The deleting all files I mentioned earlier? Catmull discusses this incident where this Linux command (for those who are the least bit Linux savvy) was invoked: /bin/rm -r -f *. This command basically deletes anything and everything in the /bin folder, which contained all their work: artwork, code, characters, objects, backgrounds, lighting. The -f in the command means to call the command without asking to confirm (‘f’ for force). When they unplugged the computer system calling this command, they had lost 90% of the entire film’s work. There’s no undo command for this. How did they solve this problem? An employee had just recalled having to work from home several months ago, having to back up all the files onto her local computer on a weekly basis. Although a few months of work were lost, that is much better than 90% of the film! This could not have been possible if Pixar were to jump into the blame game, asking who in the world would pull out that command (and why it was so easily accessible in the first place). Focus on the solution. Focus on excellence. Focus on the product.
- Excellent, not easy. Do everything it takes to create excellent work. This company does everything from research trips to France for Ratatouille to get a feel and all the minute details they need, to rendering an entire stack of CD’s in Monsters, Inc. being on screen just to fall and shatter in mere seconds, to merging with Disney, a large company that had been on a constant downfall with animation but was much more successful than Pixar in business and sales. Easy shuts out potential, shuts out ideas, shuts out creativity (and for those in software, I’m sure you’ve heard of the term technical debt). Do all the research you can, otherwise you’re just “creating” work based on what’s in your mind. Expose yourself to new things, every day, with an open and analyzing mind.

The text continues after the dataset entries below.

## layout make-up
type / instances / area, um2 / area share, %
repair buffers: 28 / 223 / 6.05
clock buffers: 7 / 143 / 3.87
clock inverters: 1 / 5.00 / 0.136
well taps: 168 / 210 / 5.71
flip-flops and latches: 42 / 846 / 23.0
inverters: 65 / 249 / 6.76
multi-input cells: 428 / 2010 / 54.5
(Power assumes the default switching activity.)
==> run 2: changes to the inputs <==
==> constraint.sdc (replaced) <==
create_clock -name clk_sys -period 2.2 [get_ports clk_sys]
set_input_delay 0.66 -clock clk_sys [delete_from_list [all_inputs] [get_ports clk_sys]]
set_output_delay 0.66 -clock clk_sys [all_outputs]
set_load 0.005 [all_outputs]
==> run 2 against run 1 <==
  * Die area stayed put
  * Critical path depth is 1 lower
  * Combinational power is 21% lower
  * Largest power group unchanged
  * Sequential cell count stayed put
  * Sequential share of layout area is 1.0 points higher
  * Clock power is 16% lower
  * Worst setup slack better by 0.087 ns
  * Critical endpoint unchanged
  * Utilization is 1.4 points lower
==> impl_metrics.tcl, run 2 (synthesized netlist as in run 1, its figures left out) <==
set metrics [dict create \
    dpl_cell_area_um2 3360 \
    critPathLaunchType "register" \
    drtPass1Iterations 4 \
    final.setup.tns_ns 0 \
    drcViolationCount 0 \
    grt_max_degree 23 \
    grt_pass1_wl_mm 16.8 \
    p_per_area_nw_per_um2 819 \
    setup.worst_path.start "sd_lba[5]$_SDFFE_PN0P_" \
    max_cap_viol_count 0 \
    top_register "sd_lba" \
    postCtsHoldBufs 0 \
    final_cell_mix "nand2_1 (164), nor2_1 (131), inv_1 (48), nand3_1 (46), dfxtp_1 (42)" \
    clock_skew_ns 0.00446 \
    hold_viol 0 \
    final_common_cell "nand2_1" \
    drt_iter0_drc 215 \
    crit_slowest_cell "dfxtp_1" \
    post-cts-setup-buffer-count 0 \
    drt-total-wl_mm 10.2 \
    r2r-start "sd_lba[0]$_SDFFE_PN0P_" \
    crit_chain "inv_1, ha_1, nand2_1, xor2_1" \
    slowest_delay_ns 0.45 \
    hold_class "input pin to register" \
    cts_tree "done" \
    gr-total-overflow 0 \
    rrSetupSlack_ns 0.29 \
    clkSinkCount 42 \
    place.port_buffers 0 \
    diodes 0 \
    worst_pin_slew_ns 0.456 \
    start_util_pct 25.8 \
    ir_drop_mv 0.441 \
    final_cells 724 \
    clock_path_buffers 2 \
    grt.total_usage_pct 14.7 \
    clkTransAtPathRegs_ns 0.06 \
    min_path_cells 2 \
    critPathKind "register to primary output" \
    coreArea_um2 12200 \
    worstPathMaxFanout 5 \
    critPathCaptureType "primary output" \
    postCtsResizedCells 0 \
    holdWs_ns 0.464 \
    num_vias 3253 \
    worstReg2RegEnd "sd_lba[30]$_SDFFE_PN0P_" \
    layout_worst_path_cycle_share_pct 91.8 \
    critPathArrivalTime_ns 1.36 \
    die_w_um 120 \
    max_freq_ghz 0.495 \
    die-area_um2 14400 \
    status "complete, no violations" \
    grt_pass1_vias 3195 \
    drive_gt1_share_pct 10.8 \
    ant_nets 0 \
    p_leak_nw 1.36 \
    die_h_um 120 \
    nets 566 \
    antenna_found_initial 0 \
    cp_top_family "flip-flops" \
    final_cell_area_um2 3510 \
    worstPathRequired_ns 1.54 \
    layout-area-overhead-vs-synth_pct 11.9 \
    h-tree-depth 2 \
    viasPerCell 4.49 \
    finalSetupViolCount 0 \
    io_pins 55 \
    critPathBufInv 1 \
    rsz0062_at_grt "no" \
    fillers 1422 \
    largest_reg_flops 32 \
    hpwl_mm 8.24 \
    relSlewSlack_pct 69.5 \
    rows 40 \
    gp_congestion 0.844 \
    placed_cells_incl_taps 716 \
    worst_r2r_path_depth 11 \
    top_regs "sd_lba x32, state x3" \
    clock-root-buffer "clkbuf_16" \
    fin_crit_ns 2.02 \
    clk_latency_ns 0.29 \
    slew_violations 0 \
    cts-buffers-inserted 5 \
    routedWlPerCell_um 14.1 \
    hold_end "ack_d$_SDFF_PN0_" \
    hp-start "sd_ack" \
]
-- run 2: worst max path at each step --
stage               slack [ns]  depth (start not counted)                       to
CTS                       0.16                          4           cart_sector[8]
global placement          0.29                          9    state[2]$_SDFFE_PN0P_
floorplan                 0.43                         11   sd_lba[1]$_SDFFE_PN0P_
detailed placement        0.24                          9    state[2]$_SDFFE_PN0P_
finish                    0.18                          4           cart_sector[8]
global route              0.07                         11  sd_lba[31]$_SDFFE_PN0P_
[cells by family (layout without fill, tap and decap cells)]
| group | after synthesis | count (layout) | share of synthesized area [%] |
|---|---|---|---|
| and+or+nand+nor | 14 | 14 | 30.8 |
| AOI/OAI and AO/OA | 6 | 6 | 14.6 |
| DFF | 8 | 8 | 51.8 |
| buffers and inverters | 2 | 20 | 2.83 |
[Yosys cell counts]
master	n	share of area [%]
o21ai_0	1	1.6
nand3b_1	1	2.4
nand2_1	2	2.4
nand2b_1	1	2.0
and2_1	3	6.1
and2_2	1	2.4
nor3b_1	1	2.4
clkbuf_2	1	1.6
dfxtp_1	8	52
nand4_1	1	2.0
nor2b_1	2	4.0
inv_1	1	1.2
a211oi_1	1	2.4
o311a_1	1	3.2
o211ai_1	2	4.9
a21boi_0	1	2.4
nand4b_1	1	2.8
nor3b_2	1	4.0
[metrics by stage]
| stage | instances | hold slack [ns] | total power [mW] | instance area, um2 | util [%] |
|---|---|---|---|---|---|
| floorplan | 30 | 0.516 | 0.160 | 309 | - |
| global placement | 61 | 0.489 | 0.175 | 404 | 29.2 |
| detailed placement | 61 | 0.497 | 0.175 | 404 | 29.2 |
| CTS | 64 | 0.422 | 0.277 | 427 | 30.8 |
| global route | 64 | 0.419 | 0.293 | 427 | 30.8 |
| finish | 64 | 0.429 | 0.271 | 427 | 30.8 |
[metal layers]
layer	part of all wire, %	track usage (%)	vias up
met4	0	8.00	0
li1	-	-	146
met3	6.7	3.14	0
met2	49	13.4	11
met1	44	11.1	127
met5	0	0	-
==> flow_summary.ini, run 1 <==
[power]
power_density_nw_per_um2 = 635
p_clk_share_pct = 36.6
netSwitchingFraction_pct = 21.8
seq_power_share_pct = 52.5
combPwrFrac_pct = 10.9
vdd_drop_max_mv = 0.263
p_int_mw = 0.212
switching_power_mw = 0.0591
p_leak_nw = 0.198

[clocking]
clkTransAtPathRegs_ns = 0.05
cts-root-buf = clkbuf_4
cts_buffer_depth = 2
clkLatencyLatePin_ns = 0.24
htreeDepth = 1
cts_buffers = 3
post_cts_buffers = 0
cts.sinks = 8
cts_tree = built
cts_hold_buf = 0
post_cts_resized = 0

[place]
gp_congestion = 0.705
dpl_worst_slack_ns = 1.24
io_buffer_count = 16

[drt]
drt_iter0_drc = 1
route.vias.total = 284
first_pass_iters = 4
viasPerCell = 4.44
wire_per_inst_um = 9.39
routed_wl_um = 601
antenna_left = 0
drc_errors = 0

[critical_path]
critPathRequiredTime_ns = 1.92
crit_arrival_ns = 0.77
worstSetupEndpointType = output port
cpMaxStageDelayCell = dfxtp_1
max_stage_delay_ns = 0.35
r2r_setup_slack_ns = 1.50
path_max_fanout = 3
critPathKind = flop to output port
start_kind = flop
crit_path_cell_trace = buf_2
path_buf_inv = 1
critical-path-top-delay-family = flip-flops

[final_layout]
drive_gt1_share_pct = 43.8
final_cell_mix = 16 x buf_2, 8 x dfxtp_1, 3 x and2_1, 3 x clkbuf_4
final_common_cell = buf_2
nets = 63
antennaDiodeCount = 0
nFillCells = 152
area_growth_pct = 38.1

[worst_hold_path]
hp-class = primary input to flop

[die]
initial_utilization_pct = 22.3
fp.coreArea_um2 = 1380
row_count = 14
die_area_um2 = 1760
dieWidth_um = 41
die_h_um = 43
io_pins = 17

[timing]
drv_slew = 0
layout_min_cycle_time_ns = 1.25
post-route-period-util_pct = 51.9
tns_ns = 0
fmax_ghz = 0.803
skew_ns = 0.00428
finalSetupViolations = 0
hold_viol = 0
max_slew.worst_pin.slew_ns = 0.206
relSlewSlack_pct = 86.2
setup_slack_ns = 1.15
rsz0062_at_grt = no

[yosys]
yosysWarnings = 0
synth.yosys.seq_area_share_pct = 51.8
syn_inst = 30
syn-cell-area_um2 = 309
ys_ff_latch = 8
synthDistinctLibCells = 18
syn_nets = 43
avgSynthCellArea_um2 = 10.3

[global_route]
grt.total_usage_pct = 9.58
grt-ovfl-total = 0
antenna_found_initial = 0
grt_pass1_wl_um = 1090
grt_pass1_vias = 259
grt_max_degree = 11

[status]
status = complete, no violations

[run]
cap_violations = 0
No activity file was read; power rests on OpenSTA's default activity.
## config.mk

```make
export PLATFORM = sky130hd
export DESIGN_NAME = mem_addr_gen
export DESIGN_NICKNAME = d
export VERILOG_FILES = /design/src/design/mem_pkg.sv /design/src/design/mem_addr_gen.sv
export SDC_FILE = /design/constraint.sdc
export NUM_CORES = 1
export LEC_CHECK = 0
export BUFFER_PORTS_ARGS = -buffer_cell sky130_fd_sc_hd__buf_2
export CAP_MARGIN = 20
export CORE_MARGIN = 10
export CORE_UTILIZATION = 30
export DETAILED_ROUTE_END_ITERATION = 16
export PLACE_DENSITY = 0.68
export SKIP_LAST_GASP = 1
export SLEW_MARGIN = 20
export SYNTH_ARGS = -nofsm -noshare
export SYNTH_HDL_FRONTEND = slang
export SYNTH_SLANG_ARGS = --single-unit
```

## constraint.sdc

```tcl
create_clock -name vclk -period 3.3
set_clock_uncertainty 0.05 [all_clocks]
set_input_delay 0.495 -clock vclk [all_inputs]
set_output_delay 0.495 -clock vclk [all_outputs]
set_load 0.05 [all_outputs]
```
==> src/design/mem_pkg.sv <==
`default_nettype none

package mem_pkg;

    // data and address width
    localparam int xlen = 32;

    // access width codes, code 3 behaves as word
    localparam logic [1:0] width_byte = 2'd0;
    localparam logic [1:0] width_half = 2'd1;
    localparam logic [1:0] width_word = 2'd2;

    // exception code as carried down the pipe
    typedef logic [6:0] exp_t;

    localparam exp_t exc_none = 7'h00;
    // misaligned load/store
    localparam exp_t exc_ale  = 7'h09;

    // request held between address generation and cache access
    typedef struct packed {
        logic [4:0]      rd;
        logic [xlen-1:0] addr;
        logic [3:0]      be;
        logic [xlen-1:0] wdata;
        logic            write;
        logic [1:0]      width;
        logic            sign;
        exp_t            exp;
        // cache is to be used
        logic            access;
    } req_rec_t;

    // result handed to writeback
    typedef struct packed {
        logic [4:0]      rd;
        logic [xlen-1:0] data;
        exp_t            exp;
    } wb_rec_t;

endpackage

`default_nettype wire

==> src/design/mem_resp_stage.sv <==
`timescale 1ns/1ps
`default_nettype none

module mem_resp_stage
    import mem_pkg::*;
(
    input  wire logic            req_valid,
    input  wire logic            access,
    input  wire logic            write,
    input  wire logic [1:0]      width,
    input  wire logic            sign,
    input  wire logic [1:0]      addr_low,
    input  wire logic [4:0]      rd,
    input  wire exp_t            exp,
    input  wire logic            data_valid,
    input  wire logic [xlen-1:0] rdata,
    output logic                 stall,
    output logic [4:0]           wb_rd,
    output logic [xlen-1:0]      wb_data,
    output exp_t                 wb_exp
);

    logic [7:0]      byte_sel;
    logic [15:0]     half_sel;
    logic [xlen-1:0] load_data;
    logic            is_load;

    // hold the pipe until the cache answers
    assign stall = req_valid && access && !data_valid;

    // addressed lane from the fetched word
    assign byte_sel = rdata[{addr_low, 3'b000} +: 8];
    assign half_sel = addr_low[1] ? rdata[31:16] : rdata[15:0];

    // sign or zero extension per width
    always_comb begin
        case (width)
            width_byte: begin
                load_data = {{(xlen-8){sign & byte_sel[7]}}, byte_sel};
            end
            width_half: begin
                load_data = {{(xlen-16){sign & half_sel[15]}}, half_sel};
            end
            default: begin
                load_data = rdata;
            end
        endcase
    end

    // only a clean load returns data
    assign is_load = req_valid && !write && (exp == exc_none);

    // stores and faults write back zero
    assign wb_data = is_load ? load_data : '0;
    // no destination without a request
    assign wb_rd   = req_valid ? rd : 5'd0;
    assign wb_exp  = req_valid ? exp : exc_none;

endmodule

`default_nettype wire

Catmull’s anecdotes are personal and emotional, yet perfectly back up the arguments he claim in this book. His adventures from working with George Lucas thanks to a random phone call to working side by side with “the relentless” Steve Jobs make this an exciting read, almost like an autobiography but not intentionally so. Embrace failure. Embrace candor. Expect change. Expect excellence. Next time someone brings up Toy Story, Finding Nemo, or A Bug’s Life, you’ll know exactly why and how it’s a success, and you’ll be able to say that Ed Catmull himself told you his life story on how Pixar is what it is today.